日本酒は、主食である米などの収穫を感謝して神に捧げ、神と共に祝ったもの。神さまと日本酒は深いつながりがあります。同時に、神社は昔からその土地の守り神。その土地の風土や歴史と切っても切れない神社と日本酒をベースに旅をしよう。それが「聖地巡盃」です。(詳しくはこちら

日本に数ある杜氏集団の中でも、南部杜氏、越後杜氏、但馬杜氏と並んで「日本四大杜氏」に数えられる能登杜氏。地元・北陸はもとより、近畿、中部、関東にまで足を運び、能登四天王と称される名杜氏も排出してきました。そんな能登杜氏の故郷、能登町に、酒蔵と神社を訪ねて旅してみましょう。

そんなテーマでツアーを組み立て、まずはモニターツアーを企画しました。そして、旅の内容を充実させる大きな要因である基礎知識を学んでいただくため、事前の勉強会を開催。酒造り、神社、国の動き、などについての講義が組まれました。
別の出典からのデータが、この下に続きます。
This design comes from an exercise in tuning for small area on the open sky130 flow, not from production work.
The RTL was checked by simulation tests, not by an equivalence proof against the original design.
Power figures rest on the tool's default switching activity, not on a simulated workload.

== the previous run ==
==> flow/design.v (excerpt) <==
module grbl_stepper (
    input  wire        clk,
    input  wire        rst,
    input  wire [5:0]  cfg_invert_mask,
    input  wire        cfg_invert_enable,
    input  wire [15:0] cfg_accel_period,
    input  wire [31:0] cfg_min_rate,
    input  wire        tick,
    input  wire        pulse_reset,
    input  wire        cmd_valid,
    input  wire [7:0]  cmd,
    input  wire [3:0]  seg_head,
    input  wire [2:0]  blk_head,
    output reg  [6:0]  mem_addr,
    input  wire [31:0] mem_rdata,
    output reg  [5:0]  pins,
    output reg         disable_line,
    output reg         tick_enabled,
    output reg  [1:0]  run_state,
    output reg         cycle_stop,
    output reg  [3:0]  fault,
    output reg  [3:0]  seg_tail,
    output reg  [2:0]  blk_tail,
    output reg  [31:0] pos_x,
    output reg  [31:0] pos_y,
    output reg  [31:0] pos_z
);
==> flow/config.mk <==
export PLATFORM = sky130hd
export DESIGN_NAME = grbl_stepper
export DESIGN_NICKNAME = grbl_stepper
export VERILOG_FILES = /design/flow/design.v
export SDC_FILE = /design/flow/constraint.sdc
export NUM_CORES = 4
export LEC_CHECK = 0
export CAP_MARGIN = 0
export CORE_MARGIN = 2
export CORE_UTILIZATION = 75
export PLACE_DENSITY = 0.85
export SLEW_MARGIN = 0
==> flow/constraint.sdc <==
create_clock -name core_clock -period 12.5 [get_ports {clk}]
set_input_delay 2.5000 -clock core_clock [delete_from_list [all_inputs] [get_ports {clk}]]
set_output_delay 2.5000 -clock core_clock [all_outputs]
set_load 0.01 [all_outputs]
standard.sh (not shown) runs the stock make flow with config.mk's settings and CLKGATE_MAP_FILE= SYNTH_SCRIPT=/design/flow/synth_recipe.tcl, a recipe that flattens the netlist after the stock synthesis.
==> flow/flow/run.sh <==
#!/bin/bash
# Standard ORFS layout with three changes:
# - after synthesis, OpenROAD's restructure re-maps the combinational logic
#   for area (with a copy of the library that leaves out the don't-use cells);
# - the port buffers are the smallest buffer cell (repair may upsize them);
# - the clock tree uses smaller buffers, larger sink clusters, no dummy loads.
set -euo pipefail
export BUFFER_PORTS_ARGS="-buffer_cell sky130_fd_sc_hd__buf_1"
export CTS_ARGS="-sink_clustering_enable -repair_clock_nets -buf_list {sky130_fd_sc_hd__clkbuf_4 sky130_fd_sc_hd__clkbuf_8} -sink_clustering_size 16 -sink_clustering_max_diameter 50 -dont_use_dummy_load"
bash standard.sh synth > synth.log 2>&1
python3 flow/filter_lib.py "$FLOW_HOME/platforms/sky130hd/lib/sky130_fd_sc_hd__tt_025C_1v80.lib" \
    restructure.lib 'sky130_fd_sc_hd__lpflow_*' 'sky130_fd_sc_hd__probe*' > filter_lib.log 2>&1
mkdir -p restructure_work
openroad -no_init -exit flow/restructure.tcl > restructure.log 2>&1
touch "orfs/results/$FLOW_PLATFORM/grbl_stepper/base/1_synth.sdc"
bash standard.sh > standard.log 2>&1
Other scripts of this flow, unchanged in this note and not shown: flow/flow/filter_lib.py, flow/flow/restructure.tcl
The previous run ended with every stage complete and zero timing, DRC or antenna violations.
Input changes introduced in the current run (baseline for comparison: the previous run):
--- a/flow/design.v
+++ b/flow/design.v
@@ -47,13 +47,13 @@
     reg [1:0]  ph;
     reg [31:0] r0, r1, r2, r3;
     reg [31:0] rate;
     reg [15:0] ramp_count;
     reg [1:0]  ramp_state;
     reg [7:0]  segment_steps;
-    reg        cur_eob, cur_decel;
+    reg        cur_eob;
     reg [3:0]  cur_data;
     reg        load_pend, load_blk;
     reg [2:0]  b_dir;
     reg [2:0]  sf;             
     reg        staged;
     reg        pulse_armed;
@@ -403,13 +403,12 @@
                     end else if (load_blk && blk_tail == blk_head) begin
                         fault <= F_NO_BLOCK;
                         state <= ST_IDLE;
                     end else begin
                         segment_steps <= seg_w[7:0];
                         cur_eob <= seg_w[12];
-                        cur_decel <= seg_w[13];
                         cur_data <= seg_w[11:8];
                         ramp_state <= ap_ramp_state;
                         load_pend <= 1'b0;
                         load_blk <= 1'b0;
                         blk_tick <= load_blk;
                         sub <= 3'd0;
### Flow results
The current run completed end to end with timing, DRC and antenna clean. Summary of the comparison: share of total power in the clock network is higher in the current run, relative to the previous run. Going from the previous run to the current run, maximum frequency went up 6.0%, total sequential power held, overall power consumption held, number of buffers and inverters on the critical path went down 1, largest stage delay on the critical path went up 0.11 ns. The current run vs the previous run, overall fraction of global-route tracks in use went up by 3.3 points. Diff the current run..the previous run | sequential share of layout area | negligible. As far as cell area is concerned, the previous run and the current run perform about the same. On die outline area, the previous run and the current run are neck and neck. Compared with the previous run, number of non-clock buffers in the layout in the current run decreased slightly.

RTL: one of the versions met above, not the one the previous note started from.
Size in the first run: roughly 1400 cells after synthesis, roughly 230 I/O pins.
Settings: LEC_CHECK=0, CAP_MARGIN=0, CORE_MARGIN=2, CORE_UTILIZATION=65, PLACE_DENSITY=0.75, SLEW_MARGIN=0; clock period 12.5 ns.
==> flow/flow/filter_lib.py <==
#!/usr/bin/env python3
# Copy a liberty file without the named cells (shell-style patterns).
import fnmatch, re, sys
src, dst = sys.argv[1], sys.argv[2]
pats = sys.argv[3:]
text = open(src).read()
out = []
pos = 0
for m in re.finditer(r'\n\s*cell\s*\(\s*"?([\w]+)"?\s*\)\s*\{', text):
    if m.start() < pos:
        continue
    name = m.group(1)
    if not any(fnmatch.fnmatch(name, p) for p in pats):
        continue
    # find the matching closing brace
    depth = 0
    i = m.end() - 1
    while True:
        c = text[i]
        if c == '{':
            depth += 1
        elif c == '}':
            depth -= 1
            if depth == 0:
                break
        i += 1
    out.append(text[pos:m.start()])
    pos = i + 1
out.append(text[pos:])
open(dst, 'w').write(''.join(out))
==> flow/flow/restructure.tcl <==
# Area recovery on the synthesized netlist: OpenROAD's restructure re-maps
# the combinational logic with ABC for area (registers are kept as they are).
set res orfs/results/$::env(FLOW_PLATFORM)/grbl_stepper/base
read_liberty $::env(FLOW_HOME)/platforms/sky130hd/lib/sky130_fd_sc_hd__tt_025C_1v80.lib
read_db $res/1_synth.odb
read_sdc $res/1_synth.sdc
source $::env(FLOW_HOME)/platforms/sky130hd/setRC.tcl
report_design_area
restructure -target area -liberty_file restructure.lib \
    -tielo_port sky130_fd_sc_hd__conb_1/LO -tiehi_port sky130_fd_sc_hd__conb_1/HI \
    -work_dir restructure_work -abc_logfile restructure_abc.log
report_design_area
report_wns
write_db $res/1_synth.odb
Scripts as last shown in full above: flow/flow/run.sh
Edit:
--- a/flow/design.v
+++ b/flow/design.v
@@ -44,19 +44,19 @@
                ST_PEND = 3'd7;   
     reg [2:0]  state;
     reg [2:0]  sub;
     reg [1:0]  ph;
     reg [31:0] r0, r1, r2, r3;
     reg [31:0] rate;
     reg [15:0] ramp_count;
     reg [1:0]  ramp_state;
     reg [7:0]  segment_steps;
-    reg        cur_eob;
+    reg        cur_eob, cur_decel;
     reg [3:0]  cur_data;
     reg        load_pend, load_blk;
     reg [2:0]  b_dir;
     reg [2:0]  sf;             
     reg        staged;
     reg        pulse_armed;
     reg        blk_tick;       
     reg        bad;            
     reg        flag;           
@@ -400,18 +400,19 @@
                     end else if (seg_fault != F_NONE) begin
                         fault <= seg_fault;
                         state <= ST_IDLE;
                     end else if (load_blk && blk_tail == blk_head) begin
                         fault <= F_NO_BLOCK;
                         state <= ST_IDLE;
                     end else begin
                         segment_steps <= seg_w[7:0];
                         cur_eob <= seg_w[12];
+                        cur_decel <= seg_w[13];
                         cur_data <= seg_w[11:8];
                         ramp_state <= ap_ramp_state;
                         load_pend <= 1'b0;
                         load_blk <= 1'b0;
                         blk_tick <= load_blk;
                         sub <= 3'd0;
                         state <= load_blk ? ST_BLK : ST_RAMP;
                     end
                 end
What happened:
- worst setup slack gets worse by 0.73 ns
- register-to-register slack gets worse by 0.28 ns
- non-clock buffer count climbs by 6
- count of clock-buffer cells in the layout climbs by 7
- global-route usage climbs by 1.7 points
- via count climbs slightly
- cell area climbs slightly
- total power climbs by a few percent
- final cell count climbs slightly

## re-timing with driven ports
The results above use ideal ports. As a check the final layouts listed here were re-extracted and re-timed, cells and wires unchanged.
Step 1, drivers: a clkbuf_16 drives clk and a buf_2 each remaining input, both assumed.
Step 2 also shifts input and output timing later by t, the mid clock arrival at the registers, as if the neighbouring blocks saw the same clock.
Three values: ideal ports, drivers, drivers and shift; two values: the first two.
| run | shift t [ns] | setup WS [ns] | worst setup path at the end | worst data-port slew with drivers (ns) |
|---|---|---|---|---|
| the previous run | 0.625 | 1.058 / 1.086 / 0.461 | input to register | 0.09 |
| the current run | 0.619 | 1.701 / 1.726 / 1.106 | input to register | 0.09 |
| the first run of note 2 | 0.604 | 1.920 / 1.934 / 1.330 | input to register | 0.08 |
| the second run of note 2 | 0.577 | 1.190 / 1.215 / 0.638 | input to register | 0.08 |
After both steps every run listed still meets setup and hold. The setup slack of the previous run, which loses most, moves by +0.028 ns with the drivers and by -0.597 ns with both steps.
今回のセミナーは、各人の意識の高さでも知られる「アカデミーヒルズ」の会員制ライブラリーのメンバーを対象としたもので、六本木ヒルズにある六本木ライブラリー
にて行ないました。普段、ライブラリーで仕事や勉強をされている方が、今回は日
本酒を学ぶために参加され、そこに、ツアー参加者や一般公募の招待受講者も参加
となったのでした。70人の定員を遥かに上回る応募があったそうです。みなさん、
熱心にメモを取りながら耳を傾けていました。

講師も豪華です。

「國酒プロジェクト」や「酒蔵ツーリズム(R)」については、観光庁観光地域振興部観光資源課々長の新垣慶太さん、神社の成り立ちや日本酒との関わりについては、神社本庁参事の瀬尾芳也さんと、お二人とも「一般の方に向けてお話しする機会はほとんどない」とおっしゃるように、とても貴重な機会でした。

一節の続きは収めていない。